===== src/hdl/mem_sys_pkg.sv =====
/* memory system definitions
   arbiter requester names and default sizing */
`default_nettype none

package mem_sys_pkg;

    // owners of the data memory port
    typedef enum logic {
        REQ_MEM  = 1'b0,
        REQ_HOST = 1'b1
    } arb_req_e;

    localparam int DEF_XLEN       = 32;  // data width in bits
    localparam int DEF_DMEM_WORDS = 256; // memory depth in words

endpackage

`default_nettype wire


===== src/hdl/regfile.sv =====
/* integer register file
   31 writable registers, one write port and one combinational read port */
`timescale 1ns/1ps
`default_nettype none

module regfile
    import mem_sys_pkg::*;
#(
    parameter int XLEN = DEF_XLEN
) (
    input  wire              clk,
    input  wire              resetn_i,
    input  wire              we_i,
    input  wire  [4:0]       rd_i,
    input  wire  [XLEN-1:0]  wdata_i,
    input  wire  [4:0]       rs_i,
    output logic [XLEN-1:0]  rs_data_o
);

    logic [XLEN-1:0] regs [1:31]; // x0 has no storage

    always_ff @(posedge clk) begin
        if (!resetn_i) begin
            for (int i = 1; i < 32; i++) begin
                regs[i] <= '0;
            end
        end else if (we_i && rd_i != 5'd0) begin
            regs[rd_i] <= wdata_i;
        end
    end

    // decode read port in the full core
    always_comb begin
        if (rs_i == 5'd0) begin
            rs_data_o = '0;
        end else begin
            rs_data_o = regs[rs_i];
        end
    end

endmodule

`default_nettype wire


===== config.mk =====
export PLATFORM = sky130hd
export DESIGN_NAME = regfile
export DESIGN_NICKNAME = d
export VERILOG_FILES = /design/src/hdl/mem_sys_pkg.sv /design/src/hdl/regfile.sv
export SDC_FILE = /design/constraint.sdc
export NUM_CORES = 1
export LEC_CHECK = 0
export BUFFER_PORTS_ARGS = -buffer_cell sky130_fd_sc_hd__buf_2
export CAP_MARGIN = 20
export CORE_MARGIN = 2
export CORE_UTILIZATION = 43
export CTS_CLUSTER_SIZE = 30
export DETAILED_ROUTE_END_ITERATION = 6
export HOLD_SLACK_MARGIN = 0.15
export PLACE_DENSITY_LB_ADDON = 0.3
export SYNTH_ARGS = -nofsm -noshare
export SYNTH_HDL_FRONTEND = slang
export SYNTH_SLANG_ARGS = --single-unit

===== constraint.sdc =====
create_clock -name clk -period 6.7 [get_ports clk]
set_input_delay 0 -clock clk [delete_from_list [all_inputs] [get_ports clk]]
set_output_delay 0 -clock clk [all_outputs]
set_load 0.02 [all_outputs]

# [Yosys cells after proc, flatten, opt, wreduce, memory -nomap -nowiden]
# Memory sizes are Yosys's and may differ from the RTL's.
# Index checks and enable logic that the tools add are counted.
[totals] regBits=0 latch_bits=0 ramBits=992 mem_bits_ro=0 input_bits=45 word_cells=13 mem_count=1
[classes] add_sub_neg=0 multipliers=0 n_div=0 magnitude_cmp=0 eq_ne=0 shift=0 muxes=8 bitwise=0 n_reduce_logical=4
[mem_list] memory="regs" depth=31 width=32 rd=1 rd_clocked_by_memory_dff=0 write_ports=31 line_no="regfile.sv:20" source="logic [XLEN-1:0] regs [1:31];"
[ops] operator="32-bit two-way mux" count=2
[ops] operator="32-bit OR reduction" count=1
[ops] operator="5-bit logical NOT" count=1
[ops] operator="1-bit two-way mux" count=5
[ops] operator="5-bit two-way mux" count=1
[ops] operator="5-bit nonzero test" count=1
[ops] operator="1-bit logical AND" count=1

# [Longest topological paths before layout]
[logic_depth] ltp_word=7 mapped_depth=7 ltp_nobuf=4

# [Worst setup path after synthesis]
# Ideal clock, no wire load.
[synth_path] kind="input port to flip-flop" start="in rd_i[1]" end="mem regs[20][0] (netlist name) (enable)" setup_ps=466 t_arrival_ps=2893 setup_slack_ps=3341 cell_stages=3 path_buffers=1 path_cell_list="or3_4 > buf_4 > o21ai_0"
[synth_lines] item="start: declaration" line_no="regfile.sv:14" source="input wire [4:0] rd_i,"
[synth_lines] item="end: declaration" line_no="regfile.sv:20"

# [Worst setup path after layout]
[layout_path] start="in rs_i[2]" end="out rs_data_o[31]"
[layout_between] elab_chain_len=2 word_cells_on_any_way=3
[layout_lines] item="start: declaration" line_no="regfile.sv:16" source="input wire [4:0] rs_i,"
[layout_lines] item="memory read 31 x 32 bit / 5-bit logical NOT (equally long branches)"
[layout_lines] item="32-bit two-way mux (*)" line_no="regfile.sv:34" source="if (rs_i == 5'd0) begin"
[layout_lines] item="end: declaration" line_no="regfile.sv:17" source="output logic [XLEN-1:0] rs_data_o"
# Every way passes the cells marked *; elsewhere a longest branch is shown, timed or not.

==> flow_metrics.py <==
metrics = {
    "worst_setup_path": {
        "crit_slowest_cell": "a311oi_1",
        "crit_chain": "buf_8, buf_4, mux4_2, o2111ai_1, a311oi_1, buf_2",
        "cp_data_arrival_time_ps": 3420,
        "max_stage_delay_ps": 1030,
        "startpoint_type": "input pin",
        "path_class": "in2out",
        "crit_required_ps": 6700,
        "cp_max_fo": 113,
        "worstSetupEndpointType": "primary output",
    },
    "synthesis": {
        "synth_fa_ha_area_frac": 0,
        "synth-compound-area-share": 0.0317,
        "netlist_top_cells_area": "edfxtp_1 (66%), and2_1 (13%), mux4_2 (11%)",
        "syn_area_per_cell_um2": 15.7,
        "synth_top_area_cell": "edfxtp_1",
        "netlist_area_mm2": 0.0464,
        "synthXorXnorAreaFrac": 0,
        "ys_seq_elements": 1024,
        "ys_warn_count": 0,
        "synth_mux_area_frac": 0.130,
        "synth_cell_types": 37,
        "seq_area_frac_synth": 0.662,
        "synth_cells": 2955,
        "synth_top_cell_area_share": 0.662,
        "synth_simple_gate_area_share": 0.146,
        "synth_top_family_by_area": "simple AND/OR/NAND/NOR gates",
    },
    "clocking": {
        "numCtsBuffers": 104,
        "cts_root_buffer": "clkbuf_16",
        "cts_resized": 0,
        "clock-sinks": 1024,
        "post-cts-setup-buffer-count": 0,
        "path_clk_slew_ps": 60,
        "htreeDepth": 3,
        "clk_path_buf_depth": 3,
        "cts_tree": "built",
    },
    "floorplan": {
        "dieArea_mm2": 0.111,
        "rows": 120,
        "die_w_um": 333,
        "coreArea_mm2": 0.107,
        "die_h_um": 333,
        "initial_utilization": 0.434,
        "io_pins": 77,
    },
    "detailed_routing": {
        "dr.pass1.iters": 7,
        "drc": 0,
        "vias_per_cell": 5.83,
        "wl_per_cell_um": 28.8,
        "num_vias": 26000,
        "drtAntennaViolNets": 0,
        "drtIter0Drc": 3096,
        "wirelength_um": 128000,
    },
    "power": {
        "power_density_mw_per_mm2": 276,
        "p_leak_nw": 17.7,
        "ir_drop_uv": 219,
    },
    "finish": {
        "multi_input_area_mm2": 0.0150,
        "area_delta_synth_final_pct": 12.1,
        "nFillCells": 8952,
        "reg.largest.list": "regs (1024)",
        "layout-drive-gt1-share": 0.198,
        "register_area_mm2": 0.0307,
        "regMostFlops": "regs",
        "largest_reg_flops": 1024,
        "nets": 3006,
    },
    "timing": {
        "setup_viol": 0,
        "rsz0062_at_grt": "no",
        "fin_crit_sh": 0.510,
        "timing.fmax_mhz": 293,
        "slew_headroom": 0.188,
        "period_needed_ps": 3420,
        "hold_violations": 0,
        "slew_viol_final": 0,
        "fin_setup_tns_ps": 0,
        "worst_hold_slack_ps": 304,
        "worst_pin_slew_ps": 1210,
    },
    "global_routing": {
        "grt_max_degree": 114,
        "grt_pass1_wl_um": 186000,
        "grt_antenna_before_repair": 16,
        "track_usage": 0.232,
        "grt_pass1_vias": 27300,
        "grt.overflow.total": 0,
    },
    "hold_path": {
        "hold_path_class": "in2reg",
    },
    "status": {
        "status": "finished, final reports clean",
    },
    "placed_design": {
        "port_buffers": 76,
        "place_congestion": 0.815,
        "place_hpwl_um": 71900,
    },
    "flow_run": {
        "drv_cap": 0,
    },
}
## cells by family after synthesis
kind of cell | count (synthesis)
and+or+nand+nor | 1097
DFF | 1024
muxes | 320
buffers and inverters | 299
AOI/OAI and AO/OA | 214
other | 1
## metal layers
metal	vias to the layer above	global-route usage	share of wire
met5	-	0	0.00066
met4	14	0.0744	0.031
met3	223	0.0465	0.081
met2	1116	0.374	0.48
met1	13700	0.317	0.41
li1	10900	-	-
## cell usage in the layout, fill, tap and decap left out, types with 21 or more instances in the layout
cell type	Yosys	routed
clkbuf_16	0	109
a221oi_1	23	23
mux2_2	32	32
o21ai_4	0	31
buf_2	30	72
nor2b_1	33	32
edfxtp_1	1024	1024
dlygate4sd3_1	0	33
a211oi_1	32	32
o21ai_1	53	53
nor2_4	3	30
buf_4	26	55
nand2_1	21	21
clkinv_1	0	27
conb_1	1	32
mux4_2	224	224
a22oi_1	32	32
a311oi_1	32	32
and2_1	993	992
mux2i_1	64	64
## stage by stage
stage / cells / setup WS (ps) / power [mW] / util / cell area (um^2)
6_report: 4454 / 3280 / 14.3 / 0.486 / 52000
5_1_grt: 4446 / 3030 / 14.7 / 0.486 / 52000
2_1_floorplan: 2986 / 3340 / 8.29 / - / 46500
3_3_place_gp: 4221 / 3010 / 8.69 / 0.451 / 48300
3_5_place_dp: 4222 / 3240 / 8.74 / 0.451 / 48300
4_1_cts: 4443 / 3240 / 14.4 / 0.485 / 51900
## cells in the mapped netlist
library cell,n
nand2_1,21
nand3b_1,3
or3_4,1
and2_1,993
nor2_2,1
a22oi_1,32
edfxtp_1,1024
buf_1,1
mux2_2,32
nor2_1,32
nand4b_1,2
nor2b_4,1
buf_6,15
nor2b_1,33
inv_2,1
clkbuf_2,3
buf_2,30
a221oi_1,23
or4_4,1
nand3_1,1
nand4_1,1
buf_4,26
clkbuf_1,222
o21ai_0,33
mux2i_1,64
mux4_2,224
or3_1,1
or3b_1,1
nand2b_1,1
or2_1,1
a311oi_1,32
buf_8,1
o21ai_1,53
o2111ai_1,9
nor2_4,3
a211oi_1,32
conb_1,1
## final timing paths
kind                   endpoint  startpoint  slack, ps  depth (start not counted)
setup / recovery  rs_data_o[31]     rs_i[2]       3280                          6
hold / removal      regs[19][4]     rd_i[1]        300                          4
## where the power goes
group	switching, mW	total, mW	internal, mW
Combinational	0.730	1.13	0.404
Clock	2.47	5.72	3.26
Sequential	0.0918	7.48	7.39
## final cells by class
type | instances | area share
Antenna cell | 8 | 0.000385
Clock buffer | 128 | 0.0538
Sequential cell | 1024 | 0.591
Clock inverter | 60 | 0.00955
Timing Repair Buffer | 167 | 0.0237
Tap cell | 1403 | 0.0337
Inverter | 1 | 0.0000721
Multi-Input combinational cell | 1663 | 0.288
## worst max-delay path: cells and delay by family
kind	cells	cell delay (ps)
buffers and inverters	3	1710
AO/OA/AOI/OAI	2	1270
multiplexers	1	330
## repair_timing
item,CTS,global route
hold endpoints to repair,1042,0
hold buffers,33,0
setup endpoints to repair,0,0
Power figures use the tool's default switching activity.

---

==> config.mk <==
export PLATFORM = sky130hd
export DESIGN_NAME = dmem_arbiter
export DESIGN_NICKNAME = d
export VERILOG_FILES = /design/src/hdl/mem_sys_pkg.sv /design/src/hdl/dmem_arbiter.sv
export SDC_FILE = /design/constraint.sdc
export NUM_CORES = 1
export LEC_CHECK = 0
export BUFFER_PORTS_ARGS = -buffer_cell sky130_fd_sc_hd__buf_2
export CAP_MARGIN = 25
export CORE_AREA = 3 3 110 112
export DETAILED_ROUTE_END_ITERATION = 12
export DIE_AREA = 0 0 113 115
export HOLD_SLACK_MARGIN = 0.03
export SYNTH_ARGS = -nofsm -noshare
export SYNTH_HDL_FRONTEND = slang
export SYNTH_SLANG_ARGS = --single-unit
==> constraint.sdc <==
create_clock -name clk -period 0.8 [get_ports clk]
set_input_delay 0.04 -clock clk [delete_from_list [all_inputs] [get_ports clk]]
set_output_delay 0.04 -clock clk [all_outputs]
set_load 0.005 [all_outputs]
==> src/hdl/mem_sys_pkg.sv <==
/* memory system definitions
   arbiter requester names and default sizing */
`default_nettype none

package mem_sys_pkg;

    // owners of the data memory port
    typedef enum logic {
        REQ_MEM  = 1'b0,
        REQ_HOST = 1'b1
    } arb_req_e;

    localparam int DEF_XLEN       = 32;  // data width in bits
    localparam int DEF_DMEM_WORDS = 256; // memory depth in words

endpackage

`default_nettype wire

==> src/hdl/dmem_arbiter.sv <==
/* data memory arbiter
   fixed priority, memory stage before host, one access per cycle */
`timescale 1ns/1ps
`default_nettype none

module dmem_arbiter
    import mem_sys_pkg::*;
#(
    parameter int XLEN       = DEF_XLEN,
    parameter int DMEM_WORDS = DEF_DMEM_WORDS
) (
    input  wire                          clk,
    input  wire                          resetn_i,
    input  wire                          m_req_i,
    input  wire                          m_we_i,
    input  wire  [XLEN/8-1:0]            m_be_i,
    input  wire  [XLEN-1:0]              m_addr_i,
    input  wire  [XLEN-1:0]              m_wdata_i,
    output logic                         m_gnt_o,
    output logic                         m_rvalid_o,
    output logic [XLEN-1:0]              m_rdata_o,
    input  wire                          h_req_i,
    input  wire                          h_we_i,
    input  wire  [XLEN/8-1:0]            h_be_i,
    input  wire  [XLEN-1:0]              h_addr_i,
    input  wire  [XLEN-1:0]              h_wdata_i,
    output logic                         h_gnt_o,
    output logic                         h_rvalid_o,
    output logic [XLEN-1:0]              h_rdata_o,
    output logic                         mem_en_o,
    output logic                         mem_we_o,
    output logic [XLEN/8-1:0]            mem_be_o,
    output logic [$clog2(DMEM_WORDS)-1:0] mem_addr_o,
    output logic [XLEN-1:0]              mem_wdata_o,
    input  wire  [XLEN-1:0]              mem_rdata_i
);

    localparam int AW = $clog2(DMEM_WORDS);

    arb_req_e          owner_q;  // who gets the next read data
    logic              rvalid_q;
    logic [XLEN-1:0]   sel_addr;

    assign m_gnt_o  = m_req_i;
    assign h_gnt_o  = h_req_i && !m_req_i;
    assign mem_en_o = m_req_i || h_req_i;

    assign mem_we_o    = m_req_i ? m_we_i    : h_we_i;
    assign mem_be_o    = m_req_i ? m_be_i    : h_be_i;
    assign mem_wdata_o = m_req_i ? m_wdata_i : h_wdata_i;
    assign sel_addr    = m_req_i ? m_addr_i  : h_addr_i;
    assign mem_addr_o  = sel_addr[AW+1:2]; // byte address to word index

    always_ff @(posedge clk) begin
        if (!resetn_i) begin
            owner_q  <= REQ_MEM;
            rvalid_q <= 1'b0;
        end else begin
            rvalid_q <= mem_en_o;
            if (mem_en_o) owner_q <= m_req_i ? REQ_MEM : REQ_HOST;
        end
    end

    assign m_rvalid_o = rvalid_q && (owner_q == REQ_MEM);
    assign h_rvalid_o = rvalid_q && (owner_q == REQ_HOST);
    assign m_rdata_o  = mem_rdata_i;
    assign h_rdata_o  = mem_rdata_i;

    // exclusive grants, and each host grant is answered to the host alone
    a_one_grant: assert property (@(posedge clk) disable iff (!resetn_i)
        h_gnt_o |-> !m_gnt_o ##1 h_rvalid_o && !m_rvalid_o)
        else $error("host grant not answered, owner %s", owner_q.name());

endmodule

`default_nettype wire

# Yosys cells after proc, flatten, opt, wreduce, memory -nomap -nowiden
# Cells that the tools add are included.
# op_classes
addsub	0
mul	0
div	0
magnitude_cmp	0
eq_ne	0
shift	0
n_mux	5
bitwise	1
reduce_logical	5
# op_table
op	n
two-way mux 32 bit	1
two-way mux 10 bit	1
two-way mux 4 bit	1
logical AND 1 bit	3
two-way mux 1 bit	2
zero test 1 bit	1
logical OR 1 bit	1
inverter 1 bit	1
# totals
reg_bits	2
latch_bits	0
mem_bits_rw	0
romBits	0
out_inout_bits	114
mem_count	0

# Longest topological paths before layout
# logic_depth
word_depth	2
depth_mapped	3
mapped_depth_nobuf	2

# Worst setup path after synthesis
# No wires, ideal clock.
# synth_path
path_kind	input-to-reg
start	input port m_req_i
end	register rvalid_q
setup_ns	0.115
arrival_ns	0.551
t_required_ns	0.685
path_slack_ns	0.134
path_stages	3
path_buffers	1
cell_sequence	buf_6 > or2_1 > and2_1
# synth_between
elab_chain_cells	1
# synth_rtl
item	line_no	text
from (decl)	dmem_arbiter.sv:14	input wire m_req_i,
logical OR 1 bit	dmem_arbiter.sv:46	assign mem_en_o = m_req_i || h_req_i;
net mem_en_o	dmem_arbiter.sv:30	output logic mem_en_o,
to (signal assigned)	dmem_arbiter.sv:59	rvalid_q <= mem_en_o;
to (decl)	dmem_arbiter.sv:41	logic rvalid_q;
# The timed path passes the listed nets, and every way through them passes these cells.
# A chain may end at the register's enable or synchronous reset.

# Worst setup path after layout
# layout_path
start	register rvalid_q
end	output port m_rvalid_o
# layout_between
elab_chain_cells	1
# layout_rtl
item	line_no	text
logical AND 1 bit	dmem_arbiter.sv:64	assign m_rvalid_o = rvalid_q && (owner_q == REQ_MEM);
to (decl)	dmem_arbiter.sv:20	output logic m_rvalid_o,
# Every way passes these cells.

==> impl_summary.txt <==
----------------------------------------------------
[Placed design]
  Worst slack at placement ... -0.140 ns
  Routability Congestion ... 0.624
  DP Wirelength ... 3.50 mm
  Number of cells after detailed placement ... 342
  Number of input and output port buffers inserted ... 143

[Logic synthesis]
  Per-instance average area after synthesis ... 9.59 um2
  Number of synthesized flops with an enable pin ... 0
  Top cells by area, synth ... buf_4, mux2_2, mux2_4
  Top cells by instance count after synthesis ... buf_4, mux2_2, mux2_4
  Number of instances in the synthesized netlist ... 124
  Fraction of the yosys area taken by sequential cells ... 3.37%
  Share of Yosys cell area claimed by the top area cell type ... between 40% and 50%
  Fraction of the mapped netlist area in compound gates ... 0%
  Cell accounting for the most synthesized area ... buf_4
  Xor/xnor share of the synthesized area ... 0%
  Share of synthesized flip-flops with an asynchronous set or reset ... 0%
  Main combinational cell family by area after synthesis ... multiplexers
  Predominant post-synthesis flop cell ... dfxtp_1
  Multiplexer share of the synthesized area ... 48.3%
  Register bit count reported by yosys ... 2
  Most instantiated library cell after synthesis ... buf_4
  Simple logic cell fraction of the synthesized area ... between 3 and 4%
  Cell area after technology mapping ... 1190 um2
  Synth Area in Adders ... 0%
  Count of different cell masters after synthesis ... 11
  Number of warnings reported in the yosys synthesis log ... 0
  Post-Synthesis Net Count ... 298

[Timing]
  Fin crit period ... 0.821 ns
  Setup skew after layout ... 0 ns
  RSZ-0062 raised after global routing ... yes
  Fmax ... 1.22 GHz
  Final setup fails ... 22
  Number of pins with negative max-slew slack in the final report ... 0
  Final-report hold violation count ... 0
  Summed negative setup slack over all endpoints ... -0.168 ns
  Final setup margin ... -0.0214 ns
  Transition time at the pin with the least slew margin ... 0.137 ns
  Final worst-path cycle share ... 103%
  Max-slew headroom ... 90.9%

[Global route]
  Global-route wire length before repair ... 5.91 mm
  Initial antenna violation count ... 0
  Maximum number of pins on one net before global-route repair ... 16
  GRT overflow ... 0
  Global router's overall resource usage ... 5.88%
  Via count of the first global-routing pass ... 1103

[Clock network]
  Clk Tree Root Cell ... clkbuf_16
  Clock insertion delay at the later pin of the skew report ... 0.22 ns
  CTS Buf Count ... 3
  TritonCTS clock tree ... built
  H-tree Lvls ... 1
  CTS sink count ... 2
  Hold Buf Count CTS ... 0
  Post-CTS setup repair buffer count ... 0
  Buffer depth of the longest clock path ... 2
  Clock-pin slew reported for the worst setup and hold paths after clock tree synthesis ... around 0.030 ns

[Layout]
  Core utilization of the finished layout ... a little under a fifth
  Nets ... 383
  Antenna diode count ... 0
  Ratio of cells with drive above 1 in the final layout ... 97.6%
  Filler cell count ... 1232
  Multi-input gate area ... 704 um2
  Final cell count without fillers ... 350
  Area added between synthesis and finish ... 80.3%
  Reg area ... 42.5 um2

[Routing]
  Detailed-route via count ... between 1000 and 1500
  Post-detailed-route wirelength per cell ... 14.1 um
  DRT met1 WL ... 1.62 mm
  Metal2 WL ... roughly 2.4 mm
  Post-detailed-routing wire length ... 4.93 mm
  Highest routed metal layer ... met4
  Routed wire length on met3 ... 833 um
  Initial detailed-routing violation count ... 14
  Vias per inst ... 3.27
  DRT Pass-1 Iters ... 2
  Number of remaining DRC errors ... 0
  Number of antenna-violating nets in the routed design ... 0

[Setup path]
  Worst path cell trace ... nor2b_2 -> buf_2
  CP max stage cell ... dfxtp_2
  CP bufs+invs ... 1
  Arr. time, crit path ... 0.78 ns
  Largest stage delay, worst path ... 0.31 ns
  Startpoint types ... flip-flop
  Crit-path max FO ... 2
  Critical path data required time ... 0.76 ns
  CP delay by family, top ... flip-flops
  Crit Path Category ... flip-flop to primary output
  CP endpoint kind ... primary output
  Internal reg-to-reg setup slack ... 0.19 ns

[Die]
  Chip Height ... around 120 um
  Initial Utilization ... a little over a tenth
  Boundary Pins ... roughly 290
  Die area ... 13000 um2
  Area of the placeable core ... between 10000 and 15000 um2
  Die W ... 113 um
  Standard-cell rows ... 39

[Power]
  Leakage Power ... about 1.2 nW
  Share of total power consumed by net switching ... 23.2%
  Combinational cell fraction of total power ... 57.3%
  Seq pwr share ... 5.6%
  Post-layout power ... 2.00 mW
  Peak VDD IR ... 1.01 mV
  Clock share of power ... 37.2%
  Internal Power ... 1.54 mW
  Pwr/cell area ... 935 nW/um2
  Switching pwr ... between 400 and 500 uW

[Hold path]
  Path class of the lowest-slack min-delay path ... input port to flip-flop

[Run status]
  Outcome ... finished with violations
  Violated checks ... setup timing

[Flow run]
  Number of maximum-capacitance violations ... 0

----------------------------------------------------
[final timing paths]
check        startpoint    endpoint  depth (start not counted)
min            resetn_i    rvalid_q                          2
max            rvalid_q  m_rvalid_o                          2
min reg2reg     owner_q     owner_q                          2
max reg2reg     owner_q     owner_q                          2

* **What is needed**
In the entries above, restate word for word the lines between the one holding "# A chain may" and the one holding "Number of synthesized", inclusive, and nothing besides.

* **Task answer**
# A chain may end at the register's enable or synchronous reset.

# Worst setup path after layout
# layout_path
start	register rvalid_q
end	output port m_rvalid_o
# layout_between
elab_chain_cells	1
# layout_rtl
item	line_no	text
logical AND 1 bit	dmem_arbiter.sv:64	assign m_rvalid_o = rvalid_q && (owner_q == REQ_MEM);
to (decl)	dmem_arbiter.sv:20	output logic m_rvalid_o,
# Every way passes these cells.

==> impl_summary.txt <==
----------------------------------------------------
[Placed design]
  Worst slack at placement ... -0.140 ns
  Routability Congestion ... 0.624
  DP Wirelength ... 3.50 mm
  Number of cells after detailed placement ... 342
  Number of input and output port buffers inserted ... 143

[Logic synthesis]
  Per-instance average area after synthesis ... 9.59 um2
  Number of synthesized flops with an enable pin ... 0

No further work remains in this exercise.